Onions – Which Type of Onion Should You Use?

Different onions have different uses. What is the difference between types of onion? Bulb onions, like red, white, sweet, and yellow onions are similar, but have their own individual traits. All onions can be eaten raw, or cooked, but some are better suited for specific culinary uses.

Yellow Onions:

Strongest flavor
Great for soups, stews, roasting, and sauces
Best for long cooking times.
Most popular onion (more than 80% of onions grown are yellow onions…so often economically the best buy)
High in sulphur and sugar content, so best for caramelizing
Also called brown onion

Sweet Onions:

Strong flavor
Great for roasting dishes, frying (onion rings!)
Are generally named for the region they are grown.
Examples include the Vidalia, the Walla Walla, and Bermuda onion.
They are high in sugar, but contain less sulphur than yellow onion.
Good for caramelizing and cooking.
They have a high water content and a relatively shorter shelf-life.
To extend the onion, wrap in a paper towel and store in the refrigerator

Red Onion:

Milder flavor
Best onion for raw applications
Excellent for slicing thin and adding to salads or sandwiches
Great for pickling
Best for Grilling
Lower sugar and sulphur makes them poor for caramelizing

White Onion:

Strong flavor
Great for cooking, and raw uses
Thinner onion layers, crisp
Favored onion for salsas, chutneys, guacamole, and most Latin recipes
Best pizza topping

types of onions

What is the difference in white, yellow, red, and sweet onions?

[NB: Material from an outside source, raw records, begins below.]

==> src/rtl/rlpg_pkg.sv <==
// Shared types, constants and color lookups for the RGB LED pattern generator.
package rlpg_pkg;

    localparam int CMD_W     = 2;
    localparam int TIME_W    = 32;
    localparam int MODE_W    = 3;
    localparam int LEVEL_W   = 8;
    localparam int BLINK_W   = 16;
    localparam int DIVISOR_W = BLINK_W + 1;
    localparam int CFG_IDX_W = 3;
    localparam int CFG_DATA_W = 16;
    localparam int STEP_CNT_W = 5;
    localparam logic [STEP_CNT_W-1:0] LAST_STEP = STEP_CNT_W'(TIME_W - 1);

    // input commands
    localparam logic [CMD_W-1:0] CMD_SAMPLE    = 2'd0;
    localparam logic [CMD_W-1:0] CMD_POWER_ON  = 2'd1;
    localparam logic [CMD_W-1:0] CMD_POWER_OFF = 2'd2;
    localparam logic [CMD_W-1:0] CMD_DEADLINE  = 2'd3;

    // pattern modes
    localparam logic [MODE_W-1:0] MODE_STEADY  = 3'd0;
    localparam logic [MODE_W-1:0] MODE_BLINK   = 3'd1;
    localparam logic [MODE_W-1:0] MODE_POLICE  = 3'd2;
    localparam logic [MODE_W-1:0] MODE_SOS     = 3'd3;
    localparam logic [MODE_W-1:0] MODE_RAINBOW = 3'd4;
    localparam logic [MODE_W-1:0] MODE_CUSTOM  = 3'd5;

    // configuration register indexes
    localparam logic [CFG_IDX_W-1:0] CFG_MODE      = 3'd0;
    localparam logic [CFG_IDX_W-1:0] CFG_BASE_RED  = 3'd1;
    localparam logic [CFG_IDX_W-1:0] CFG_BASE_GRN  = 3'd2;
    localparam logic [CFG_IDX_W-1:0] CFG_BASE_BLU  = 3'd3;
    localparam logic [CFG_IDX_W-1:0] CFG_BLINK_ON  = 3'd4;
    localparam logic [CFG_IDX_W-1:0] CFG_BLINK_OFF = 3'd5;

    // Cycle lengths folded so that a single remainder gives the phase.
    localparam logic [DIVISOR_W-1:0] BLINK_CYCLE   = 17'd2000;
    localparam logic [DIVISOR_W-1:0] POLICE_CYCLE  = 17'd800;
    localparam logic [DIVISOR_W-1:0] SOS_CYCLE     = 17'd3400;
    localparam logic [DIVISOR_W-1:0] RAINBOW_CYCLE = 17'd3500;

    localparam int SOS_IDX_W = 6;
    localparam int SOS_LEN   = 34;
    // slot 0 is the leftmost bit
    localparam logic [SOS_LEN-1:0] SOS_SLOTS = 34'b1010100011101110111000101010000000;
    // floor(x / 100) for x < 3400 is (x * 5243) >> 19
    localparam logic [12:0] SOS_RECIP = 13'd5243;

    localparam logic [23:0] RGB_BLACK = 24'h000000;
    localparam logic [23:0] RGB_RED   = 24'hFF0000;
    localparam logic [23:0] RGB_BLUE  = 24'h0000FF;
    localparam logic [23:0] RGB_WHITE = 24'hFFFFFF;

    typedef struct packed {
        logic load;
        logic step;
        logic finish;
    } rlpg_cmd_t;

    function automatic logic sos_lit(input logic [SOS_IDX_W-1:0] idx);
        return SOS_SLOTS[SOS_IDX_W'(SOS_LEN - 1) - idx];
    endfunction

    function automatic logic [23:0] rainbow_rgb(input logic [2:0] idx);
        logic [23:0] c;
        case (idx)
            3'd0:    c = 24'hFF0000;
            3'd1:    c = 24'hFF7F00;
            3'd2:    c = 24'hFFFF00;
            3'd3:    c = 24'h00FF00;
            3'd4:    c = 24'h00FFFF;
            3'd5:    c = 24'h0000FF;
            3'd6:    c = 24'h8B00FF;
            default: c = RGB_BLACK;
        endcase
        return c;
    endfunction

endpackage
--- src/rtl/miller_rabin_trial_core_assert.svh ---
// Assertion macros for the Miller-Rabin trial core.
`ifndef MILLER_RABIN_TRIAL_CORE_ASSERT_SVH
`define MILLER_RABIN_TRIAL_CORE_ASSERT_SVH

// Implication checked at every clock edge outside reset.
`define MRT_ASSERT_IMP(label, clk, rst, a, c, msg) \
  label: assert property (@(posedge clk) disable iff (rst) (a) |-> (c)) else $error(msg);

// Implication checked in the cycle after its trigger.
`define MRT_ASSERT_NEXT(label, clk, rst, a, c, msg) \
  label: assert property (@(posedge clk) disable iff (rst) (a) |=> (c)) else $error(msg);

`endif

--- src/rtl/mrt_pkg.sv ---
// ----------------------------------------------------------------------------
// mrt_pkg
// Shared constants and types for the Miller-Rabin trial core.
// ----------------------------------------------------------------------------
package mrt_pkg;
  localparam int DEF_WIDTH = 32;
  localparam int IN_W      = 32;

  // Start request and operation select from the sequencer to the modular unit.
  typedef struct packed {
    logic start;
    logic is_mul;  // 1: modular multiply, 0: reduce of {a, b} by n
  } mrt_op_t;
endpackage

--- src/rtl/miller_rabin_trial_core.sv ---
// Each round issues its modular operations one after another on the shared
// bit-serial unit; trivial candidates (0 to 4 and even numbers) get a verdict
// without the unit.
// One word at a time: in_ready only while idle with no verdict pending.
// Reset (synchronous, rst high) clears sequencer, unit and output valid.
// ----------------------------------------------------------------------------
// miller_rabin_trial_core
// One Miller-Rabin round per input word, verdict in an output register.
// ----------------------------------------------------------------------------
`include "miller_rabin_trial_core_assert.svh"
module miller_rabin_trial_core import mrt_pkg::*; #(
  parameter int WIDTH = DEF_WIDTH
) (
  input  logic            clk,
  input  logic            rst,
  input  logic            in_valid,
  output logic            in_ready,
  input  logic [IN_W-1:0] cand,
  input  logic [IN_W-1:0] rand_word,
  output logic            out_valid,
  input  logic            out_ready,
  output logic            probably_prime
);
  mrt_op_t          op;
  logic [WIDTH-1:0] op_a, op_b, op_n, u_res;
  logic             u_busy, u_done, idle, fin, verdict;
  logic [WIDTH-1:0] n_in;

  always_comb begin
    n_in = '0;
    for (int i = 0; i < WIDTH; i++) begin
      if (i < IN_W) n_in[i] = cand[i];
    end
  end

  // fin means a verdict is on its way into the output register
  assign in_ready = idle && !out_valid && !fin;

  mrt_seq #(.WIDTH(WIDTH)) u_seq (
    .clk, .rst, .in_go(in_valid && in_ready), .n_in, .rnd_in(rand_word),
    .idle, .fin, .verdict, .op, .op_a, .op_b, .op_n, .u_done, .u_res
  );

  mrt_modunit #(.WIDTH(WIDTH)) u_mod (
    .clk, .rst, .op, .a(op_a), .b(op_b), .n(op_n),
    .busy(u_busy), .done(u_done), .res(u_res)
  );

  always_ff @(posedge clk) begin
    if (rst) begin
      out_valid <= 1'b0;
    end else if (fin) begin
      out_valid <= 1'b1;
      probably_prime <= verdict;
    end else if (out_ready) begin
      out_valid <= 1'b0;
    end
  end

  `MRT_ASSERT_IMP(a_fin_idle_out, clk, rst, fin, !out_valid, "result while output full")
  `MRT_ASSERT_NEXT(a_accept_busy, clk, rst, in_valid && in_ready, !in_ready, "word while busy")
  `MRT_ASSERT_IMP(a_done_busy, clk, rst, u_done, !u_busy, "unit done while busy")
endmodule

--- src/rtl/mrt_modunit.sv ---
// ----------------------------------------------------------------------------
// mrt_modunit
// Shared modular unit. Multiply: interleaved shift-add a*b mod n, one bit of
// b per cycle from the MSB. Reduce: restoring {a, b} mod n with a below n,
// one quotient bit per cycle. Operands of multiply must be below n.
// ----------------------------------------------------------------------------
module mrt_modunit import mrt_pkg::*; #(
  parameter int WIDTH = DEF_WIDTH
) (
  input  logic             clk,
  input  logic             rst,
  input  mrt_op_t          op,
  input  logic [WIDTH-1:0] a,
  input  logic [WIDTH-1:0] b,
  input  logic [WIDTH-1:0] n,
  output logic             busy,
  output logic             done,
  output logic [WIDTH-1:0] res
);
  localparam int CW = $clog2(WIDTH + 1);

  logic [WIDTH-1:0] acc, opa, opb, modn;
  logic [CW-1:0]    cnt;
  logic             mul;

  logic [WIDTH:0] dbl, dsub, sum, ssub, acc1;
  logic [WIDTH-1:0] acc2;

  always_comb begin
    // multiply step: acc = 2*acc (+ a) mod n
    dbl  = {acc, 1'b0};
    dsub = dbl - {1'b0, modn};
    acc1 = dsub[WIDTH] ? dbl : dsub;
    sum  = acc1 + {1'b0, opa};
    ssub = sum - {1'b0, modn};
    if (opb[WIDTH-1]) begin
      acc2 = ssub[WIDTH] ? sum[WIDTH-1:0] : ssub[WIDTH-1:0];
    end else begin
      acc2 = acc1[WIDTH-1:0];
    end
    if (!mul) begin
      // reduce step: remainder = 2*rem + next dividend bit
      dbl  = {acc, opb[WIDTH-1]};
      dsub = dbl - {1'b0, modn};
      acc2 = dsub[WIDTH] ? dbl[WIDTH-1:0] : dsub[WIDTH-1:0];
    end
  end

  always_ff @(posedge clk) begin
    done <= 1'b0;
    if (rst) begin
      busy <= 1'b0;
      cnt  <= '0;
    end else if (op.start && !busy) begin
      busy <= 1'b1;
      mul  <= op.is_mul;
      // reduce carries the running remainder in through a
      acc  <= op.is_mul ? '0 : a;
      opa  <= a;
      opb  <= b;
      modn <= n;
      cnt  <= CW'(WIDTH);
    end else if (busy) begin
      acc <= acc2;
      opb <= {opb[WIDTH-2:0], 1'b0};
      cnt <= cnt - 1'b1;
      if (cnt == CW'(1)) begin
        busy <= 1'b0;
        done <= 1'b1;
      end
    end
  end

  assign res = acc;
endmodule

--- src/rtl/mrt_seq.sv ---
// ----------------------------------------------------------------------------
// mrt_seq
// Round sequencer: special cases, d/r split, witness reduction, square and
// multiply, then the squaring chain.
// ----------------------------------------------------------------------------
module mrt_seq import mrt_pkg::*; #(
  parameter int WIDTH = DEF_WIDTH
) (
  input  logic             clk,
  input  logic             rst,
  input  logic             in_go,
  input  logic [WIDTH-1:0] n_in,
  input  logic [IN_W-1:0]  rnd_in,
  output logic             idle,
  output logic             fin,
  output logic             verdict,
  output mrt_op_t          op,
  output logic [WIDTH-1:0] op_a,
  output logic [WIDTH-1:0] op_b,
  output logic [WIDTH-1:0] op_n,
  input  logic             u_done,
  input  logic [WIDTH-1:0] u_res
);
  localparam int RW   = $clog2(WIDTH + 1);
  localparam int RC   = (IN_W + WIDTH - 1) / WIDTH;  // reduce chunks of rnd
  localparam int RNDW = RC * WIDTH;

  typedef enum logic [3:0] {
    S_IDLE, S_SPLIT, S_RED, S_REDW, S_EXP, S_EXPW, S_SQB, S_SQBW, S_CHK,
    S_SQ, S_SQW, S_END
  } state_t;

  state_t           state;
  logic [WIDTH-1:0] n, d, x, base, nm1;
  logic [RNDW-1:0]  rnd;
  logic [RW-1:0]    r;
  logic [$clog2(RC+1)-1:0] chunk;
  logic [WIDTH-1:0] rem;

  always_ff @(posedge clk) begin
    fin <= 1'b0;
    op.start <= 1'b0;
    if (rst) begin
      state <= S_IDLE;
    end else begin
      case (state)
        S_IDLE: begin
          if (in_go) begin
            n <= n_in;
            rnd <= RNDW'(rnd_in);
            nm1 <= n_in - 1'b1;
            d <= n_in - 1'b1;
            r <= '0;
            rem <= '0;
            chunk <= '0;
            if (n_in <= WIDTH'(1) || n_in == WIDTH'(4) || !n_in[0] && n_in > WIDTH'(3))
            begin
              verdict <= 1'b0;
              state <= S_END;
            end else if (n_in <= WIDTH'(3)) begin
              verdict <= 1'b1;
              state <= S_END;
            end else begin
              state <= S_SPLIT;
            end
          end
        end
        S_SPLIT: begin
          if (!d[0]) begin
            d <= d >> 1;
            r <= r + 1'b1;
          end else begin
            state <= S_RED;
          end
        end
        // rnd mod (n-4), WIDTH bits of rnd per pass: rem = (rem:chunk) mod m
        S_RED: begin
          if (32'(chunk) == 32'(RC)) begin
            base <= rem + WIDTH'(2);
            x <= WIDTH'(1);
            state <= S_EXP;
          end else begin
            op.start <= 1'b1;
            op.is_mul <= 1'b0;
            op_a <= rem;
            op_b <= rnd[RNDW-1 -: WIDTH];
            op_n <= n - WIDTH'(4);
            state <= S_REDW;
          end
        end
        S_REDW: begin
          if (u_done) begin
            rem <= u_res;
            rnd <= rnd << WIDTH;
            chunk <= chunk + 1'b1;
            state <= S_RED;
          end
        end
        S_EXP: begin
          if (d == '0) begin
            state <= S_CHK;
          end else if (d[0]) begin
            op.start <= 1'b1;
            op.is_mul <= 1'b1;
            op_a <= x;
            op_b <= base;
            op_n <= n;
            state <= S_EXPW;
          end else begin
            state <= S_SQB;
          end
        end
        S_EXPW: begin
          if (u_done) begin
            x <= u_res;
            state <= S_SQB;
          end
        end
        S_SQB: begin
          op.start <= 1'b1;
          op.is_mul <= 1'b1;
          op_a <= base;
          op_b <= base;
          op_n <= n;
          state <= S_SQBW;
        end
        S_SQBW: begin
          if (u_done) begin
            base <= u_res;
            d <= d >> 1;
            state <= S_EXP;
          end
        end
        S_CHK: begin
          if (x == WIDTH'(1) || x == nm1) begin
            verdict <= 1'b1;
            state <= S_END;
          end else if (r <= RW'(1)) begin
            verdict <= 1'b0;
            state <= S_END;
          end else begin
            state <= S_SQ;
          end
        end
        S_SQ: begin
          op.start <= 1'b1;
          op.is_mul <= 1'b1;
          op_a <= x;
          op_b <= x;
          op_n <= n;
          r <= r - 1'b1;
          state <= S_SQW;
        end
        S_SQW: begin
          if (u_done) begin
            x <= u_res;
            if (u_res == WIDTH'(1)) begin
              verdict <= 1'b0;
              state <= S_END;
            end else if (u_res == nm1) begin
              verdict <= 1'b1;
              state <= S_END;
            end else if (r <= RW'(1)) begin
              verdict <= 1'b0;
              state <= S_END;
            end else begin
              state <= S_SQ;
            end
          end
        end
        S_END: begin
          fin <= 1'b1;
          state <= S_IDLE;
        end
        default: state <= S_IDLE;
      endcase
    end
  end

  assign idle = (state == S_IDLE);
endmodule
--- config.mk ---
export PLATFORM = sky130hd
export DESIGN_NAME = miller_rabin_trial_core
export DESIGN_NICKNAME = d
export VERILOG_FILES = /design/src/rtl/mrt_pkg.sv /design/src/rtl/miller_rabin_trial_core.sv /design/src/rtl/mrt_modunit.sv /design/src/rtl/mrt_seq.sv
export VERILOG_INCLUDE_DIRS = /design/src /design/src/rtl
export SDC_FILE = /design/constraint.sdc
export NUM_CORES = 1
export LEC_CHECK = 0
export ABC_AREA = 1
export BUFFER_PORTS_ARGS = -buffer_cell sky130_fd_sc_hd__buf_2
export CAP_MARGIN = 20
export CORE_UTILIZATION = 51
export DETAILED_ROUTE_END_ITERATION = 10
export HOLD_SLACK_MARGIN = 0.02
export PLACE_DENSITY_LB_ADDON = 0.05
export SLEW_MARGIN = 20
export SYNTH_ARGS = -nofsm -noshare
export SYNTH_HDL_FRONTEND = slang
export SYNTH_HIERARCHICAL = 1
export SYNTH_SLANG_ARGS = --single-unit
export TNS_END_PERCENT = 10
--- constraint.sdc ---
create_clock -name clk -period 6.4 [get_ports clk]
set_clock_uncertainty 0.15 [all_clocks]
set_input_delay 0.64 -clock clk [delete_from_list [all_inputs] [get_ports clk]]
set_output_delay 0.64 -clock clk [all_outputs]
set_load 0.02 [all_outputs]
==> Word level (Yosys, flattened, before mapping) <==
Cells that the tools add are included.
{ "totals": {"register_bits": 474, "output_inout_bits": 3, "wordCells": 198} }
{ "op_classes": {"n_addsub": 11, "n_lt_le_gt_ge": 4, "eq_ne": 30, "n_mux": 80, "n_bitwise": 2, "n_reduce_logical": 42} }
{ "op_table": {"columns": ["op", "n"], "rows": [
  ["two-way mux 32 bit", 27],
  ["case mux 32 bit (2 select lines)", 4],
  ["case mux 32 bit (4 select lines)", 2],
  ["case mux 32 bit (3 select lines)", 2],
  ["subtractor 33 x 32 -> 33 bit", 3],
  ["== test 32 x 1 -> 1 bit (second input constant)", 2],
  ["== test 32 bit", 2],
  ["two-way mux 4 bit", 12],
  ["case mux 4 bit (11 select lines)", 1],
  ["adder 33 x 32 -> 33 bit", 1],
  ["two-way mux 33 bit", 1],
  ["adder 32 x 2 -> 32 bit (second input constant)", 1],
  ["== test 32 x 3 -> 1 bit (second input constant)", 1],
  ["greater-than comparator 32 x 2 -> 1 bit (second input constant)", 1],
  ["less-or-equal comparator 32 x 1 -> 1 bit (second input constant)", 1],
  ["less-or-equal comparator 32 x 2 -> 1 bit (second input constant)", 1],
  ["logical NOT 32 bit", 1],
  ["subtractor 32 x 1 -> 32 bit (second input constant)", 1],
  ["subtractor 32 x 3 -> 32 bit (second input constant)", 1],
  ["two-way mux 6 bit", 4],
  ["AND reduction 4 bit", 5],
  ["AND reduction 5 bit", 4],
  ["inequality test 2 x 1 -> 1 bit (second input constant)", 9],
  ["case mux 6 bit (3 select lines)", 1],
  ["30 further kinds", 81]
]} }

==> Depth between registers and ports, before layout <==
Gate-level depths: netlist of the first run.
{ "depth": {"depth_word": 9, "ltp_mapped": 49} }

==> Cells and area by module <==
Netlist of the first run, hierarchy kept.
{ "modules_own_cells": {"columns": ["module", "n_inst", "cells_per_inst", "area_per_inst_um2"], "rows": [
  ["mrt_seq", 1, 1658, 16399.5],
  ["mrt_modunit", 1, 2087, 13741.9],
  ["miller_rabin_trial_core", 1, 12, 93.8]
]} }

==> Worst setup path after synthesis of the first run <==
OpenSTA, ideal clock, no wires.
{ "synth_path": {"kind": "register -> register", "startpoint": "reg u_seq.state[0]", "endpoint": "reg u_seq.base[0] (enable)", "setup_time_ps": 595, "arrival_ps": 6026, "required_time_ps": 5655, "path_slack_ps": -371, "path_stages_with_launch": 6, "period_less_slack_ps": 6771, "cell_sequence": "dfxtp_1 nand2_1 nor2_1 inv_1 clkbuf_1 a2111oi_0"} }
{ "synth_via": {"elab_chain_cells": 3, "elab_cells_between_ends": 6, "cone_classes": "eq/ne (4); reduce/logical (2)"} }
{ "synth_lines": {"columns": ["item", "line_no", "source"], "rows": [
  ["start: declaration", "mrt_seq.sv:33", "state_t state;"],
  ["start signal: assignment", "mrt_seq.sv:44", "state <= S_IDLE;"],
  ["start signal: assignment", "mrt_seq.sv:59", "state <= S_END;"],
  ["start signal: assignment", "mrt_seq.sv:62", "state <= S_END;"],
  ["== test 4 x 2 -> 1 bit or == test 4 x 3 -> 1 bit (tied branches)", "mrt_seq.sv:46", "case (state)"],
  ["inequality test 2 x 1 -> 1 bit (no line) or nonzero test 2 bit (tied branches)", null, null],
  ["AND reduction 4 bit (no line) *", null, null],
  ["end signal: assignment", "mrt_seq.sv:79", "base <= rem + WIDTH'(2);"],
  ["end signal: assignment", "mrt_seq.sv:129", "base <= u_res;"],
  ["end: declaration", "mrt_seq.sv:34", "logic [WIDTH-1:0] n, d, x, base, nm1;"]
]} }
Mark *: on every way between the ends. The rest lies on a longest branch, timed or not.
A chain may end at the register's enable or synchronous reset.

==> Worst setup path after layout of the first run <==
{ "layout_path": {"startpoint": "reg u_mod.acc[24], in the netlist u_mod/res[24]", "endpoint": "reg u_mod.acc[18], in the netlist u_mod/res[18], data pin"} }
{ "layout_via": {"elab_chain_cells": 9, "elab_cells_between_ends": 11, "cone_classes": "add/sub (4); mux (7)"} }
{ "layout_lines": {"columns": ["item", "line_no", "source"], "rows": [
  ["start: declaration", "mrt_modunit.sv:22", "logic [WIDTH-1:0] acc, opa, opb, modn;"],
  ["start signal: assignment", "mrt_modunit.sv:58", "acc <= op.is_mul ? '0 : a;"],
  ["subtractor 33 x 32 -> 33 bit", "mrt_modunit.sv:32", "dsub = dbl - {1'b0, modn};"],
  ["two-way mux 33 bit", "mrt_modunit.sv:33", "acc1 = dsub[WIDTH] ? dbl : dsub;"],
  ["adder 33 x 32 -> 33 bit", "mrt_modunit.sv:34", "sum = acc1 + {1'b0, opa};"],
  ["subtractor 33 x 32 -> 33 bit", "mrt_modunit.sv:35", "ssub = sum - {1'b0, modn};"],
  ["two-way mux 32 bit", "mrt_modunit.sv:37", "acc2 = ssub[WIDTH] ? sum[WIDTH-1:0] : ssub[WIDTH-1:0];"],
  ["two-way mux 32 bit", "mrt_modunit.sv:36", "if (opb[WIDTH-1]) begin"],
  ["two-way mux 32 bit *", "mrt_modunit.sv:41", "if (!mul) begin"],
  ["two-way mux 32 bit *", "mrt_modunit.sv:63", "end else if (busy) begin"],
  ["two-way mux 32 bit *", "mrt_modunit.sv:54", "end else if (op.start && !busy) begin"]
]} }
Mark *: on every way between the ends. The rest lies on a longest branch, timed or not. The select of a mux whose other input is x is not followed.

==> flow_summary.ini, run 1 <==
[finish]
area_delta_synth_final_pct = 25.5
diodes = 0
final_common_cell = nand2_1
final-instance-count-excl-fill = 5129
drive_gt1_share_pct = 21.1
final_cell_mix = nand2_1 (1118), buf_4 (515), inv_1 (501)
final_util_pct = 65.3
final_nets = 4499
num-fill-cells = 4939

[route]
wirelength_um = 114000
vias_per_cell = 5.61
wl_met1_um = 45200
dr_wl_met2_um = 53400
drtPass1Iterations = 6
routed.top_layer = met4
dr_total_vias = 28800
wl_met3_um = 9110
drtIter0Drc = 2995
drc = 0
post_drt_wl_per_cell_um = 22.3
ant_nets = 0

[grt]
first_global_vias = 27600
grt.total_usage_pct = 37.5
antenna_found_initial = 0
grt_first_pass_wirelength_um = 167000
grt_max_degree = 66
gr-total-overflow = 0

[sta]
drv_slew = 0
hold_viol = 0
whs_ns = 0.0723
period_needed_ns = 6.41
setup_ws_ns = -0.00998
rsz0062_at_grt = yes
max_freq_mhz = 156
finalSetupViolCount = 2
slew-limit-headroom_pct = 25.6
timing.final.crit_share_pct = 100
tightestPinTransition_ns = 1.12

[setup_path]
endpoint_kind = flop
crit_path_frequent_cell = nand2_1
path_class = reg -> reg
path_max_fanout = 26
start_kind = flop
crit_required_ns = 6.59
critPathMaxStageDelay_ns = 0.49
arrival_ns = 6.60
cpMaxStageDelayCell = edfxtp_1

[placement]
dp_slack_ns = -0.909
port_buffers = 70
dp_hpwl_um = 90700
place.gp.congestion = 1.07
place_inst = 5012

[floorplan]
dieArea_um2 = 60300
die_height_um = 245
start_util_pct = 52.0
fp.dieW_um = 245
core-area_um2 = 58100
io_pins = 71
core.rowCount = 88

[yosys]
yosysWarnings = 6
syn_area_um2 = 30200
synth-edff-count = 459
synth.distinct_cells = 59
yosysSeqAreaShare_pct = 46.6
ys_ff_latch = 474
synth_cells = 3757
synthArstFlopShare_pct = 0
synth_ff_type = edfxtp_1
avgSynthCellArea_um2 = 8.05
syn_nets = 3936

[pwr]
finalPower_uw = 17700
powerDensity_nw_per_um2 = 467
p_sw_share_pct = 43.3
ir_drop_mv = 0.359
netSwitchingPower_uw = 7670
intPower_uw = 10000
p_clk_share_pct = 17.2
p_comb_share_pct = 57.2
p_leak_uw = 0.0170
power_frac_seq_pct = 25.6

[outcome]
status = finished, violations left
violations = setup timing

[job]
maxCapViolations = 0

[clock_network]
h-tree-depth = 2
path_clk_slew_ns = 0.06
clkLatencyLatePin_ns = 0.62
cts_tree = yes
clockBufferDepth = 3
cts_root_buffer = clkbuf_16
cts_sinks = 474
cts_buffers = 52

[min_path]
worstHoldPathType = in -> reg
-- cells by family (layout without fill, tap and decap cells) --
| group | count (synthesis) | in the layout | synth area share, % |
|---|---|---|---|
| DFF | 474 | 474 | 46.6 |
| and+or+nand+nor | 1921 | 1921 | 26.1 |
| xor gates and xnor gates | 214 | 214 | 6.26 |
| adders and majority gates | 111 | 111 | 4.69 |
| buffers and inverters | 610 | 1217 | 7.73 |
| AOI/OAI and AO/OA | 427 | 427 | 8.68 |
-- what timing repair did --
| action | CTS | global route |
|---|---|---|
| setup endpoints to repair | 32 | 32 |
| gates cloned | 0 | 2 |
| hold buffers | 0 | 0 |
| buffers inserted | 6 | 12 |
| pin swaps | 14 | 38 |
| gates resized for setup | 100 | 146 |
-- metrics by stage --
step,setup TNS (ns),cell area (um2)
after CTS,-0.0180,37200
after global routing,-6.74,37900
final,-0.0185,37900
after detailed placement,-22.39,35100
after global placement,-19.90,35100
after floorplan,0,30200
-- worst max-delay path, delay by kind of cell (launching register included) --
family,cells,cell delay [ns]
compound gates,1,0.09
simple gates,24,2.87
buf+inv,9,1.15
fa+ha+maj,4,1.27
xor+xnor,1,0.11
flops,1,0.49
-- layer usage --
metal | up-vias | track usage, %
met3 | 310 | 5.63
met2 | 1383 | 61.4
met5 | - | 0
met1 | 13600 | 48.0
li1 | 13500 | -
met4 | 0 | 19.4
-- synthesized netlist by cell type (all sizes together) (16+ instances only) --
| cell | n | area, um2 |
|---|---|---|
| o21bai | 17 | 128 |
| o221ai | 60 | 526 |
| ha | 107 | 1340 |
| nand2 | 1164 | 4390 |
| xor2 | 110 | 982 |
| nand4 | 48 | 307 |
| xnor2 | 104 | 911 |
| edfxtp | 459 | 13800 |
| nor3 | 46 | 245 |
| nor2 | 414 | 1610 |
| a21oi | 128 | 648 |
| o21ai | 141 | 721 |
| o211ai | 35 | 263 |
| inv | 519 | 1950 |
| nand3 | 209 | 1050 |
| buf | 17 | 110 |
| clkbuf | 71 | 267 |
| o21a | 16 | 120 |
-- registers in the layout, summed over array words and instances, names as in the netlist, 2 cells and up --
name,flops
u_seq/r,6
u_seq/d,32
u_mod/opb,32
u_seq/op_a,32
u_seq/rnd,32
u_seq/state,4
u_seq/op,2
u_mod/cnt,6
u_mod/modn,32
u_seq/rem,32
u_seq/base,32
u_mod/res,32
u_mod/opa,32
u_seq/op_n,32
u_seq/x,32
u_seq/n,32
u_seq/nm1,32
u_seq/op_b,32
-- path summary, 6_finish.rpt --
| check | startpoint | to | slack, ns | cells past startpoint |
|---|---|---|---|---|
| worst max-delay path | u_mod/res[24] | u_mod/res[18] | -0.01 | 39 |
| worst min-delay path | cand[27] | u_seq/n[27] | 0.07 | 1 |
| worst max register to register | u_mod/res[24] | u_mod/res[18] | -0.01 | 39 |
| worst min register to register | u_seq/op_n[20] | u_mod/modn[20] | 0.26 | 0 |
-- layout make-up --
class | instances | area [um2] | area share, %
Multi-Input combinational cell | 2673 | 14800 | 39.0
Clock buffer | 60 | 1350 | 3.56
Clock inverter | 38 | 370 | 0.976
Sequential cell | 474 | 14100 | 37.1
Timing Repair Buffer | 597 | 4410 | 11.6
Inverter | 522 | 1960 | 5.16
Tap cell | 765 | 957 | 2.52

When buying, choose an onion that is firm, and heavy for its size. Avoid ones that are bruised or showing signs of mold. Store in a well ventilated, dry, cool area. Do not store onions with potatoes–this will reduce their shelf-life. Sweet onion is highest in water content and will spoil more quickly than dryer onions; to extend life, wrap a sweet onion in a paper towel and store in the fridge.

Cut onions when you are ready to use them. Onion flavor intensifies quickly after being cut, and once cut, can become overly strong over a short period (old onions!–blech!)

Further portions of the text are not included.